Calculate Area Under y-4=-(x-3)²: Shifted Parabola Problem

Q: Why does the parabola open downward?

The negative coefficient in front of $-(x-3)^2$ makes the parabola open downward. When the coefficient of the squared term is negative, the parabola always opens down!

Q: How do I find where the function crosses the x-axis?

Set the entire function equal to zero: $y = -(x-3)^2 + 4 = 0$. Then solve for x by isolating the squared term and taking the square root of both sides.

Q: What does 'positive area' mean in this problem?

Positive area refers to the interval where the function values are above the x-axis (where y > 0). Since this parabola opens downward, it's only positive between its two zeros.

Q: Why is the vertex at (3, 4)?

The vertex form $y - 4 = -(x - 3)^2$ directly shows the vertex coordinates: (h, k) = (3, 4). The values inside the parentheses give the x-coordinate, and the constant gives the y-coordinate.

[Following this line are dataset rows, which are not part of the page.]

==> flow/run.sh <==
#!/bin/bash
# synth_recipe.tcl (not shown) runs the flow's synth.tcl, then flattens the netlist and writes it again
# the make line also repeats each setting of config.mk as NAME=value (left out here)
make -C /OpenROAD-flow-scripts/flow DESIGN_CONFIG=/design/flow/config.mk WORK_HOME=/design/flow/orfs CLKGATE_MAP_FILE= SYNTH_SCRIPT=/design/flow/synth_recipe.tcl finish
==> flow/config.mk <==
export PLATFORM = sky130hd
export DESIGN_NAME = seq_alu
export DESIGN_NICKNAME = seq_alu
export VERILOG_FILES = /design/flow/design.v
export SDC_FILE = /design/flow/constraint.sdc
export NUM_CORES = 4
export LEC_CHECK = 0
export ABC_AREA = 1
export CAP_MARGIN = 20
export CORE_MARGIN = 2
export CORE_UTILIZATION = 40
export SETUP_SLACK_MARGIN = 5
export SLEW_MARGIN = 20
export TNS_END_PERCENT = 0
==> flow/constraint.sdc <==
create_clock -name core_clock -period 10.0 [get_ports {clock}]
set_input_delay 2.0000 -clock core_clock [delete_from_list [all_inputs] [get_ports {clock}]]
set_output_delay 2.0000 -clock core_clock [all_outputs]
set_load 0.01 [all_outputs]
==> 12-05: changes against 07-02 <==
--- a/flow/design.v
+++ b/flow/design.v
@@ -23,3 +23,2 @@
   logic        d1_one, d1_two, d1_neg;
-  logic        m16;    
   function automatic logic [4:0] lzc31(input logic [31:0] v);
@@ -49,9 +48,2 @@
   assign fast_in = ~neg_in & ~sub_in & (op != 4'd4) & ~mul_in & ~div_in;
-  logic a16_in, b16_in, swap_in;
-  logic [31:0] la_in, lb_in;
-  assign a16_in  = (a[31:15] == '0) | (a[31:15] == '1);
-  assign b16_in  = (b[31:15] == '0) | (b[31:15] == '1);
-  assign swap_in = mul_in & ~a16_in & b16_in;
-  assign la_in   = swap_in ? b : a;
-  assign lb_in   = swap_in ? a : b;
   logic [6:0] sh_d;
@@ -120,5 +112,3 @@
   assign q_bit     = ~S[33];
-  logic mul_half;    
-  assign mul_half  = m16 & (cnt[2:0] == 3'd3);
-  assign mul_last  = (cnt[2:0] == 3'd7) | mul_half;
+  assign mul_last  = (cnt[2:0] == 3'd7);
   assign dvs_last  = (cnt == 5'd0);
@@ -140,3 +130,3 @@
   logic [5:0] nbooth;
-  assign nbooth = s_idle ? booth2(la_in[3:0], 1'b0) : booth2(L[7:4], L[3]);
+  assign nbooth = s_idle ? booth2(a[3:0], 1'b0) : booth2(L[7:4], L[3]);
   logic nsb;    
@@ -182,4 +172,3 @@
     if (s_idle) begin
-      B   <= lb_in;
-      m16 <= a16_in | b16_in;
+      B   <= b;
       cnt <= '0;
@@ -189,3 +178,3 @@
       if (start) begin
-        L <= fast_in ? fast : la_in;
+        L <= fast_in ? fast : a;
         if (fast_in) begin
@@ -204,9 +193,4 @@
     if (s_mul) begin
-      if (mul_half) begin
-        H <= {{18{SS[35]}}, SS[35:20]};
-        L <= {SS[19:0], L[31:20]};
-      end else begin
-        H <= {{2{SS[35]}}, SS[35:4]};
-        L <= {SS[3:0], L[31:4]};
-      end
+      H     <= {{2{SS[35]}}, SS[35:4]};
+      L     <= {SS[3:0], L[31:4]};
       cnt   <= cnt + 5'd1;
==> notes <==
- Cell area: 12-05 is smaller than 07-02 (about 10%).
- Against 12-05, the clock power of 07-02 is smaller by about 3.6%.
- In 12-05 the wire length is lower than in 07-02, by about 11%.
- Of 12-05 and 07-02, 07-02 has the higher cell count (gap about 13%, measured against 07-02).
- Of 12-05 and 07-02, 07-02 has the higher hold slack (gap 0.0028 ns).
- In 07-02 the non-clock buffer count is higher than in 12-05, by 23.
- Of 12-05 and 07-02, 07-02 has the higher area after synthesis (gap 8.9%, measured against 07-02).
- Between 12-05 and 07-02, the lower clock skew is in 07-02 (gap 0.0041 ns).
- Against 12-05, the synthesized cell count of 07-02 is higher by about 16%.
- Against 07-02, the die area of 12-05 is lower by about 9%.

Q: How can I verify my interval is correct?

Pick a test point between your zeros, like x = 3: $y = -(3-3)^2 + 4 = 4 > 0$ ✓. Pick a point outside, like x = 0: \(y = -(0-3)^2 + 4 = -5 ✓

Q: What if I can't factor the equation easily?

Use the square root method! Isolate the squared term: $(x-3)^2 = 4$, then take the square root of both sides: $x-3 = ±2$. This gives you both solutions directly.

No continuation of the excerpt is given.